## Work to be completed:
Repeat nothing but the lines below running from the one containing "after CTS | 0.329 | 724 | 0.00610" to the one containing "netlist_top_cells_area = edfxtp_1, mux2_4, buf_12". Keep both end lines.

────────────────────

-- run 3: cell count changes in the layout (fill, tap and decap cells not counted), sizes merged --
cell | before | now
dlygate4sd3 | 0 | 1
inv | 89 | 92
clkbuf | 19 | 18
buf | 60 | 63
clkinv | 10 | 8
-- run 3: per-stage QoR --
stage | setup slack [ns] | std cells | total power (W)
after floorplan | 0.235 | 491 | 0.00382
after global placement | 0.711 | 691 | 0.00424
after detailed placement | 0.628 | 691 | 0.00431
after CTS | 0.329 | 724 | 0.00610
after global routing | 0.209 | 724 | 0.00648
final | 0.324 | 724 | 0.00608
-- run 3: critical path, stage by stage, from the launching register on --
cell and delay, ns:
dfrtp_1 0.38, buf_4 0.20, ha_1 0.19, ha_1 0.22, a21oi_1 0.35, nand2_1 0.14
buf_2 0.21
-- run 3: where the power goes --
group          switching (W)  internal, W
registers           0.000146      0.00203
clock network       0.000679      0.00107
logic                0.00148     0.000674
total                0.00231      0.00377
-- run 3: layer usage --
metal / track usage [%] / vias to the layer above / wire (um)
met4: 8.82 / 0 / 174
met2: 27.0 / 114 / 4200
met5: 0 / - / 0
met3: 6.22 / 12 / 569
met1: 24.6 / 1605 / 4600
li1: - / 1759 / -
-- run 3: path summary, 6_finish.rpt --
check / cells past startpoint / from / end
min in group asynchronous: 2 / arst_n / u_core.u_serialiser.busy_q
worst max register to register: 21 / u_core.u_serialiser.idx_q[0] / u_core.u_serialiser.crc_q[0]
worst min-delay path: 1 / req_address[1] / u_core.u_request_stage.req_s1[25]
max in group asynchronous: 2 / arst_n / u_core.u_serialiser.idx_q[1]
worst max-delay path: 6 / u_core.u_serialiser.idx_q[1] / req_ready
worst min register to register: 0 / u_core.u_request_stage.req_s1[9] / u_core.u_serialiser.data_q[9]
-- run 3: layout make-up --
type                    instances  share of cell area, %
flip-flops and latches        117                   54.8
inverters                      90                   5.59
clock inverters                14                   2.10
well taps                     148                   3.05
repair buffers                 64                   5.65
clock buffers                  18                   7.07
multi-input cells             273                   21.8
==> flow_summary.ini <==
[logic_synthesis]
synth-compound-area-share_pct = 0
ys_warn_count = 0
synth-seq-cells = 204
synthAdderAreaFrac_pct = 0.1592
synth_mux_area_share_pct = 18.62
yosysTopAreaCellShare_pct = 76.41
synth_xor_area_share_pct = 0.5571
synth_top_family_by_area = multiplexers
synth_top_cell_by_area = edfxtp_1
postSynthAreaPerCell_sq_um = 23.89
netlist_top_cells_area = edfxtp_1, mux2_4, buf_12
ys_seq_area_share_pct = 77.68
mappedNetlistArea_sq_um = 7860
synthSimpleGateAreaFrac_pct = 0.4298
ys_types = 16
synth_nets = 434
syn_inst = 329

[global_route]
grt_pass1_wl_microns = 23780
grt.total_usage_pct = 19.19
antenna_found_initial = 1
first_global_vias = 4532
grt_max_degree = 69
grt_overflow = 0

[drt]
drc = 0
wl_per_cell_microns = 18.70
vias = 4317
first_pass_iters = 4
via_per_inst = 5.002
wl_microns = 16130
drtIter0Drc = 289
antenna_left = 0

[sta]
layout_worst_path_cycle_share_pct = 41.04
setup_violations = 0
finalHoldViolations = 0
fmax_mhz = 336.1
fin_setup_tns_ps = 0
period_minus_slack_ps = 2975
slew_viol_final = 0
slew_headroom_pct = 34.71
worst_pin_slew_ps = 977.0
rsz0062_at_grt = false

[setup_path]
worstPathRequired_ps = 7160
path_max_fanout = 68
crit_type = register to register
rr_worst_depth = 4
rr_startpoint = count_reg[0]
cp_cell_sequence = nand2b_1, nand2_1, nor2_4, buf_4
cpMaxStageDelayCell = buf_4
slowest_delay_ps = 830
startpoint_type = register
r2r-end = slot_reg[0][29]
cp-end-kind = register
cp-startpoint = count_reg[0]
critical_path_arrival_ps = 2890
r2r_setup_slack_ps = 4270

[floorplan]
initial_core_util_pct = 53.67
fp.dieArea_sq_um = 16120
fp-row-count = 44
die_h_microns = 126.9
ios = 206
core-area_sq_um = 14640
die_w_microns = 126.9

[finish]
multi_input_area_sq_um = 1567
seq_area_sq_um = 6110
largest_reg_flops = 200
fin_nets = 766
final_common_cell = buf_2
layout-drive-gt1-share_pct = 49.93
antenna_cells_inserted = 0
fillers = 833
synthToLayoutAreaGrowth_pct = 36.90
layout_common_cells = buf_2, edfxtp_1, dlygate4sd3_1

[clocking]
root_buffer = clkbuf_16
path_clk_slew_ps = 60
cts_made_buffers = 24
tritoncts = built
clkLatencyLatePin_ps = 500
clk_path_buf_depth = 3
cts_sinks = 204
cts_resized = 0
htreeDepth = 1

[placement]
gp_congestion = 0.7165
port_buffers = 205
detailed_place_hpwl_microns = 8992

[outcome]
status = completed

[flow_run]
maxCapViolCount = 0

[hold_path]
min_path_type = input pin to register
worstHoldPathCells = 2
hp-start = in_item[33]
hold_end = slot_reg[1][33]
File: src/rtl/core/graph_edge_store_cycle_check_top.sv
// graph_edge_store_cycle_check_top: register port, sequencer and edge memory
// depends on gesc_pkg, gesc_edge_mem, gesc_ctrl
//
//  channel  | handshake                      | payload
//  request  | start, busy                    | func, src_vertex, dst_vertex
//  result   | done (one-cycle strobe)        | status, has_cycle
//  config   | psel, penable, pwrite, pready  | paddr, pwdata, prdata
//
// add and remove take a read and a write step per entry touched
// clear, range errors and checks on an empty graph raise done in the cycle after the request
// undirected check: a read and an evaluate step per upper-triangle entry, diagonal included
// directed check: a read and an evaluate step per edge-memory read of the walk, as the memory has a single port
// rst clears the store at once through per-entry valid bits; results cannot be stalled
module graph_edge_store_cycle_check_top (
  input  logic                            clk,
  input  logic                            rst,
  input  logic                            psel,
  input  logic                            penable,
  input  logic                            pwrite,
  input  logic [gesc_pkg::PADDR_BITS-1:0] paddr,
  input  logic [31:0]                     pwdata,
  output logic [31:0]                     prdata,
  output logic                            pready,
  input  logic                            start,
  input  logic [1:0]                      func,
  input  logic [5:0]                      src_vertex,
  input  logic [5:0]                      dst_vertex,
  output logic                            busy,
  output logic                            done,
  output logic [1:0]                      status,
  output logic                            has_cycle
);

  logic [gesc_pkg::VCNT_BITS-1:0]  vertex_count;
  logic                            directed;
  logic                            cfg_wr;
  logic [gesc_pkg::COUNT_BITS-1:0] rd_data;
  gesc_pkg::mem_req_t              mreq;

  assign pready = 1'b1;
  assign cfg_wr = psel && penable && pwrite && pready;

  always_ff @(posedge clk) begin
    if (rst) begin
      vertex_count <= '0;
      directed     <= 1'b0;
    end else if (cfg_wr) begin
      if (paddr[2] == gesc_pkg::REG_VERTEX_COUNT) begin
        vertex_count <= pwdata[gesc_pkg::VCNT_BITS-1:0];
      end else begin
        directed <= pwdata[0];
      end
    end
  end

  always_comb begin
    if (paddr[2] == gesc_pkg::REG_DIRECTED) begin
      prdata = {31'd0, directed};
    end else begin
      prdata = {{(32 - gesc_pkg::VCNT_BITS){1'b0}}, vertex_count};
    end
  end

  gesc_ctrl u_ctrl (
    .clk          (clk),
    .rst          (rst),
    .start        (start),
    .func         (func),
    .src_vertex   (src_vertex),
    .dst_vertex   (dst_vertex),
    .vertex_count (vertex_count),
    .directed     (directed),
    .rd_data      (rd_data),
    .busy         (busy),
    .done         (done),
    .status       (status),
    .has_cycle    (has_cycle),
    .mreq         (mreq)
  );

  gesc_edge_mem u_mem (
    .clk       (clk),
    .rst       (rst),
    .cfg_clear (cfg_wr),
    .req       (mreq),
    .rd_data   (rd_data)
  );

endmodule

────────────────────

## Exercise result:
after CTS | 0.329 | 724 | 0.00610
after global routing | 0.209 | 724 | 0.00648
final | 0.324 | 724 | 0.00608
-- run 3: critical path, stage by stage, from the launching register on --
cell and delay, ns:
dfrtp_1 0.38, buf_4 0.20, ha_1 0.19, ha_1 0.22, a21oi_1 0.35, nand2_1 0.14
buf_2 0.21
-- run 3: where the power goes --
group          switching (W)  internal, W
registers           0.000146      0.00203
clock network       0.000679      0.00107
logic                0.00148     0.000674
total                0.00231      0.00377
-- run 3: layer usage --
metal / track usage [%] / vias to the layer above / wire (um)
met4: 8.82 / 0 / 174
met2: 27.0 / 114 / 4200
met5: 0 / - / 0
met3: 6.22 / 12 / 569
met1: 24.6 / 1605 / 4600
li1: - / 1759 / -
-- run 3: path summary, 6_finish.rpt --
check / cells past startpoint / from / end
min in group asynchronous: 2 / arst_n / u_core.u_serialiser.busy_q
worst max register to register: 21 / u_core.u_serialiser.idx_q[0] / u_core.u_serialiser.crc_q[0]
worst min-delay path: 1 / req_address[1] / u_core.u_request_stage.req_s1[25]
max in group asynchronous: 2 / arst_n / u_core.u_serialiser.idx_q[1]
worst max-delay path: 6 / u_core.u_serialiser.idx_q[1] / req_ready
worst min register to register: 0 / u_core.u_request_stage.req_s1[9] / u_core.u_serialiser.data_q[9]
-- run 3: layout make-up --
type                    instances  share of cell area, %
flip-flops and latches        117                   54.8
inverters                      90                   5.59
clock inverters                14                   2.10
well taps                     148                   3.05
repair buffers                 64                   5.65
clock buffers                  18                   7.07
multi-input cells             273                   21.8
==> flow_summary.ini <==
[logic_synthesis]
synth-compound-area-share_pct = 0
ys_warn_count = 0
synth-seq-cells = 204
synthAdderAreaFrac_pct = 0.1592
synth_mux_area_share_pct = 18.62
yosysTopAreaCellShare_pct = 76.41
synth_xor_area_share_pct = 0.5571
synth_top_family_by_area = multiplexers
synth_top_cell_by_area = edfxtp_1
postSynthAreaPerCell_sq_um = 23.89
netlist_top_cells_area = edfxtp_1, mux2_4, buf_12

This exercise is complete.